Featuring contributions from international experts in the field, the book features numerous examples and applications from real-world projects and cutting-edge research, showing step by step how to use various methods accurately and efficiently when assessing volatility rates. Following a comprehensive introduction to the topic, readers are provided with three distinct sections that unify the statistical and practical aspects of volatility:

  • Autoregressive Conditional Heteroskedasticity and Stochastic Volatility presents ARCH and stochastic volatility models, with a focus on recent research topics including mean, volatility, and skewness spillovers in equity markets

  • Other Models and Methods presents alternative approaches, such as multiplicative error models, nonparametric and semi-parametric models, and copula-based models of (co)volatilities

  • Realized Volatility explores issues of the measurement of volatility by realized variances and covariances, guiding readers on how to successfully model and forecast these measures

Handbook of Volatility Models and Their Applications is an essential reference for academics and practitioners in finance, business, and econometrics who work with volatility models in their everyday work. The book also serves as a supplement for courses on risk management and volatility at the upper-undergraduate and graduate levels.

About the Author

Luc Bauwens, PhD, is Professor of Economics at the Université catholique de Louvain (Belgium), where he is also President of the Center for Operations Research and Econometrics (CORE). He has written more than 100 published papers on the topics of econometrics, statistics, and microeconomics.

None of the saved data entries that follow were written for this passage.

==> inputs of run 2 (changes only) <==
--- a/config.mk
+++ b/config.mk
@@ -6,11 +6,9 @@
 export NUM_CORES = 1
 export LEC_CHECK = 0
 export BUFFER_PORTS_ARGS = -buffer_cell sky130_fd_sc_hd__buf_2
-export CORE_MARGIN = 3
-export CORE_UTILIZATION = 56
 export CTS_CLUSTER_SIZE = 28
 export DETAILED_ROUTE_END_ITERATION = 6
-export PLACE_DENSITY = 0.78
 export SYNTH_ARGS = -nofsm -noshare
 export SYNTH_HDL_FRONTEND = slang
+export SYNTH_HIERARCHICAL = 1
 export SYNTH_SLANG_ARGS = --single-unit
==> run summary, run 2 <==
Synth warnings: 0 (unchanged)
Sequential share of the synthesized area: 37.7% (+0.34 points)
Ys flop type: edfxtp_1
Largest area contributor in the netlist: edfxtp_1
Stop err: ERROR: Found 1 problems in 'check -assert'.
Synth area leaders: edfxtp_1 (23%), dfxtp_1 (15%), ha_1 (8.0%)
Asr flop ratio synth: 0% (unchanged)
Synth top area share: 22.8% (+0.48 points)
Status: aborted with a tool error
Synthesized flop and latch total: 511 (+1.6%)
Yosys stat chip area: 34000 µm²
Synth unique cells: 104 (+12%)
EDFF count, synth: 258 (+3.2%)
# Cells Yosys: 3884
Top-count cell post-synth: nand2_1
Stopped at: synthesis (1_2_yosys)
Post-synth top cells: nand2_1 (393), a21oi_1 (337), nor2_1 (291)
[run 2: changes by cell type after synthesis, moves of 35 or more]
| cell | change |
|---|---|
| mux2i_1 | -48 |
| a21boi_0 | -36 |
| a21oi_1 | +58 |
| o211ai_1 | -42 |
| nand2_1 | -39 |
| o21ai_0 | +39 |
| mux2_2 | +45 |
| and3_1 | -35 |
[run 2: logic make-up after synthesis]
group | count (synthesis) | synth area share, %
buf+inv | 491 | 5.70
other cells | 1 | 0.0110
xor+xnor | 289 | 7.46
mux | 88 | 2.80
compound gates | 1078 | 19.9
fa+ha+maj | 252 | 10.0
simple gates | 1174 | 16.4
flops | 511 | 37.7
File: src/rtl/aioc_scale.sv
`timescale 1ns / 1ps

module aioc_scale import aioc_pkg::*; (
	input  logic       clk,
	input  logic [7:0] credit,
	input  logic [2:0] ratio,
	output logic [7:0] tens,
	output logic [3:0] ones
);

	logic [10:0] prod_s1;
	logic [1:0]  den_s1;
	logic [10:0] scaled_s2;
	logic [10:0] scaled_s3;
	logic [7:0]  tens_s3;
	logic [22:0] third;
	logic [22:0] tenth;
	logic [10:0] times_ten;
	logic [10:0] rem;

	// divide by three as multiply by 2731 / 8192, exact for products up to 1530
	assign third = 23'(prod_s1) * 23'(12'd2731);
	// divide by ten as multiply by 3277 / 32768
	assign tenth = 23'(scaled_s2) * 23'(12'd3277);

	always_ff @(posedge clk) begin
		prod_s1 <= 11'(credit) * 11'(ratio_num(ratio));
		den_s1  <= ratio_den(ratio);
		unique case (den_s1)
			2'd2:    scaled_s2 <= prod_s1 >> 1;
			2'd3:    scaled_s2 <= 11'(third[22:13]);
			default: scaled_s2 <= prod_s1;
		endcase
		scaled_s3 <= scaled_s2;
		tens_s3   <= tenth[22:15];
	end

	assign times_ten = {tens_s3, 3'b000} + {2'b00, tens_s3, 1'b0};
	assign rem       = scaled_s3 - times_ten;
	assign tens      = tens_s3;
	assign ones      = rem[3:0];

endmodule

File: src/rtl/arcade_io_credit_controller.sv
`timescale 1ns / 1ps
`include "assert_macros.svh"

// Credit and input controller behind a 16-byte register store. Each transfer on
// the input channel carries one bus access (store write, store read, frame tick
// or interrupt enable) and produces exactly one result transfer. An access steps
// from its input transfer through a registered read of the store memory (ST_READ),
// the credit scaling pipeline (ratio multiply, divide by the ratio denominator,
// split into tens and ones) settling in ST_CALC1 and ST_CALC2, and ST_FIN, which
// updates credits and triggers and loads the output register holding the result.
// The block returns to idle once that register is loaded and takes the next access
// even if the result is still waiting; its own result then stalls in ST_FIN until
// the first is taken.
// The coin ratio register may be written at any time the block is idle.
module arcade_io_credit_controller import aioc_pkg::*; #(
	parameter int STORE_DEPTH = 16
) (
	input  logic      clk,
	input  logic      arst_n,
	input  logic      in_valid,
	output logic      in_ready,
	input  in_item_t  in_item,
	output logic      out_valid,
	input  logic      out_ready,
	output out_item_t out_item,
	input  logic      cfg_valid,
	output logic      cfg_ready,
	input  logic [2:0] cfg_data
);

	localparam int AW = $clog2(STORE_DEPTH);
	localparam logic [AW-1:0] MODE_ENTRY = AW'(8 % STORE_DEPTH);

	state_t state_q, state_n;

	in_item_t  item_q;
	out_item_t out_q;
	logic      out_valid_q;
	logic [7:0] data_q;
	logic [7:0] mode_q;
	logic [2:0] ratio_q;
	logic [STORE_DEPTH-1:0] written_q;

	logic [7:0] credit_q, credit_n, credit_mid;
	logic [1:0] coin_q, coin_n;
	logic [1:0] start1_q, start1_n;
	logic [1:0] start2_q, start2_n;
	logic [1:0] fire_q, fire_n;
	logic       irq_en_q, irq_en_n;
	logic [7:0] rd;
	logic       irq;
	logic [3:0] nib;

	logic          in_xfer;
	logic          store_we;
	logic [7:0]    ram_rdata;
	logic [7:0]    tens;
	logic [3:0]    ones;
	logic [1:0]    den;
	logic          load;
	logic [AW-1:0] item_addr;
	logic          any_fresh;
	logic          test_read;

	assign in_xfer   = in_valid && in_ready;
	assign store_we  = in_xfer && (in_item.mode == OP_WRITE);
	assign item_addr = item_q.offset[AW-1:0];
	assign cfg_ready = 1'b1;
	assign den       = ratio_den(ratio_q);

	aioc_ram #(
		.WIDTH(8),
		.DEPTH(STORE_DEPTH)
	) u_store (
		.clk  (clk),
		.we   (store_we),
		.waddr(in_item.offset[AW-1:0]),
		.wdata(in_item.write_data),
		.raddr(in_item.offset[AW-1:0]),
		.rdata(ram_rdata)
	);

	aioc_scale u_scale (
		.clk   (clk),
		.credit(credit_q),
		.ratio (ratio_q),
		.tens  (tens),
		.ones  (ones)
	);

	always_ff @(posedge clk or negedge arst_n) begin
		if (!arst_n) begin
			state_q <= ST_IDLE;
		end else begin
			state_q <= state_n;
		end
	end

	always_comb begin
		state_n  = state_q;
		in_ready = 1'b0;
		load     = 1'b0;
		unique case (state_q)
			ST_IDLE: begin
				in_ready = 1'b1;
				if (in_valid) begin
					state_n = ST_READ;
				end
			end
			ST_READ:  state_n = ST_CALC1;
			ST_CALC1: state_n = ST_CALC2;
			ST_CALC2: state_n = ST_FIN;
			ST_FIN: begin
				if (!out_valid_q || out_ready) begin
					load    = 1'b1;
					state_n = ST_IDLE;
				end
			end
			default: state_n = ST_IDLE;
		endcase
	end

	// access outcome and state update, applied when the result is loaded
	always_comb begin
		credit_n   = credit_q;
		credit_mid = credit_q;
		coin_n     = coin_q;
		start1_n   = start1_q;
		start2_n   = start2_q;
		fire_n     = fire_q;
		irq_en_n   = irq_en_q;
		rd         = 8'd0;
		irq        = 1'b0;
		nib        = 4'd0;
		unique case (item_q.mode)
			OP_WRITE: ;
			OP_READ: begin
				if (mode_q == CHIP_MODE_A || mode_q == CHIP_MODE_B) begin
					unique case (item_q.offset)
						OFF_COIN: begin
							nib = item_q.coin_start_port[3:0];
							if (nib[0]) begin
								if (coin_q == TRIG_IDLE) begin
									if (credit_q != CREDIT_MAX) begin
										credit_n = credit_q + 8'd1;
									end
									coin_n = TRIG_FRESH;
								end
								if (coin_n != TRIG_FRESH) begin
									nib[0] = 1'b0;
								end
							end else begin
								coin_n = TRIG_IDLE;
							end
							rd = {4'd0, nib};
						end
						OFF_START: begin
							nib = item_q.coin_start_port[7:4];
							if (nib[0]) begin
								if (start1_q == TRIG_IDLE && credit_q >= {6'd0, den}) begin
									credit_mid = credit_q - {6'd0, den};
									start1_n   = TRIG_FRESH;
								end
								if (start1_n != TRIG_FRESH) begin
									nib[0] = 1'b0;
								end
							end else begin
								start1_n = TRIG_IDLE;
							end
							credit_n = credit_mid;
							// two-player start costs twice the denominator
							if (nib[1]) begin
								if (start2_q == TRIG_IDLE &&
										credit_mid >= {5'd0, den, 1'b0}) begin
									credit_n = credit_mid - {5'd0, den, 1'b0};
									start2_n = TRIG_FRESH;
								end
								if (start2_n != TRIG_FRESH) begin
									nib[1] = 1'b0;
								end
							end else begin
								start2_n = TRIG_IDLE;
							end
							rd = {4'd0, nib};
						end
						OFF_TENS:   rd = tens;
						OFF_ONES:   rd = {4'd0, ones};
						OFF_PLAY_L: rd = {4'd0, item_q.player_port[3:0]};
						OFF_PLAY_H: begin
							nib = item_q.player_port[7:4];
							if (nib[1]) begin
								if (fire_q == TRIG_IDLE) begin
									fire_n = TRIG_FRESH;
								end
								if (fire_n == TRIG_FRESH) begin
									nib[0] = 1'b1;
								end
							end else begin
								fire_n = TRIG_IDLE;
							end
							rd = {4'd0, nib};
						end
						OFF_ZERO_A, OFF_ZERO_B: rd = 8'd0;
						default: rd = data_q;
					endcase
				end else if (mode_q == CHIP_MODE_TEST) begin
					credit_n = 8'd0;
					if (item_q.offset >= 4'd1 && item_q.offset <= 4'd7) begin
						rd = {4'd0, test_nibble(item_q.offset)};
					end else begin
						rd = data_q;
					end
				end else begin
					rd = data_q;
				end
			end
			OP_FRAME: begin
				if (coin_q == TRIG_FRESH)   coin_n   = TRIG_AGED;
				if (start1_q == TRIG_FRESH) start1_n = TRIG_AGED;
				if (start2_q == TRIG_FRESH) start2_n = TRIG_AGED;
				if (fire_q == TRIG_FRESH)   fire_n   = TRIG_AGED;
				irq = irq_en_q;
			end
			OP_IRQEN: irq_en_n = (item_q.offset != 4'd0);
			default: ;
		endcase
	end

	always_ff @(posedge clk or negedge arst_n) begin
		if (!arst_n) begin
			credit_q    <= 8'd0;
			coin_q      <= TRIG_IDLE;
			start1_q    <= TRIG_IDLE;
			start2_q    <= TRIG_IDLE;
			fire_q      <= TRIG_IDLE;
			irq_en_q    <= 1'b0;
			ratio_q     <= 3'd0;
			mode_q      <= 8'd0;
			written_q   <= '0;
			out_valid_q <= 1'b0;
		end else begin
			if (cfg_valid && cfg_ready) begin
				ratio_q <= cfg_data;
			end
			if (store_we) begin
				written_q[in_item.offset[AW-1:0]] <= 1'b1;
				if (in_item.offset[AW-1:0] == MODE_ENTRY) begin
					mode_q <= in_item.write_data;
				end
			end
			if (load) begin
				credit_q <= credit_n;
				coin_q   <= coin_n;
				start1_q <= start1_n;
				start2_q <= start2_n;
				fire_q   <= fire_n;
				irq_en_q <= irq_en_n;
			end
			if (load) begin
				out_valid_q <= 1'b1;
			end else if (out_ready) begin
				out_valid_q <= 1'b0;
			end
		end
	end

	always_ff @(posedge clk) begin
		if (in_xfer) begin
			item_q <= in_item;
		end
		// entries never written read as zero
		if (state_q == ST_READ) begin
			data_q <= written_q[item_addr] ? ram_rdata : 8'd0;
		end
		if (load) begin
			out_q.read_data   <= rd;
			out_q.irq_request <= irq;
		end
	end

	assign out_valid = out_valid_q;
	assign out_item  = out_q;

	assign any_fresh = (coin_q == TRIG_FRESH) || (start1_q == TRIG_FRESH) ||
		(start2_q == TRIG_FRESH) || (fire_q == TRIG_FRESH);
	assign test_read = (item_q.mode == OP_READ) && (mode_q == CHIP_MODE_TEST);

	`AIOC_ASSERT(a_one_in_flight, in_xfer |=> !in_ready)
	`AIOC_ASSERT(a_tick_ages, (load && item_q.mode == OP_FRAME) |=> !any_fresh)
	`AIOC_ASSERT(a_test_clears, (load && test_read) |=> (credit_q == 8'd0))
	`AIOC_NEVER(a_irq_only_tick, load && irq && item_q.mode != OP_FRAME)

endmodule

Christian Hafner, PhD, is Professor and President of the Louvain School of Statistics, Biostatistics, and Actuarial Science (LSBA) at the Université catholique de Louvain (Belgium). He has published extensively in the areas of time series econometrics, applied nonparametric statistics, and empirical finance.

Sebastien Laurent, PhD, is Associate Professor of Econometrics in the Department of Quantitative Economics at Maastricht University (The Netherlands). Dr. Laurent's current areas of research interest include financial econometrics and computational econometrics.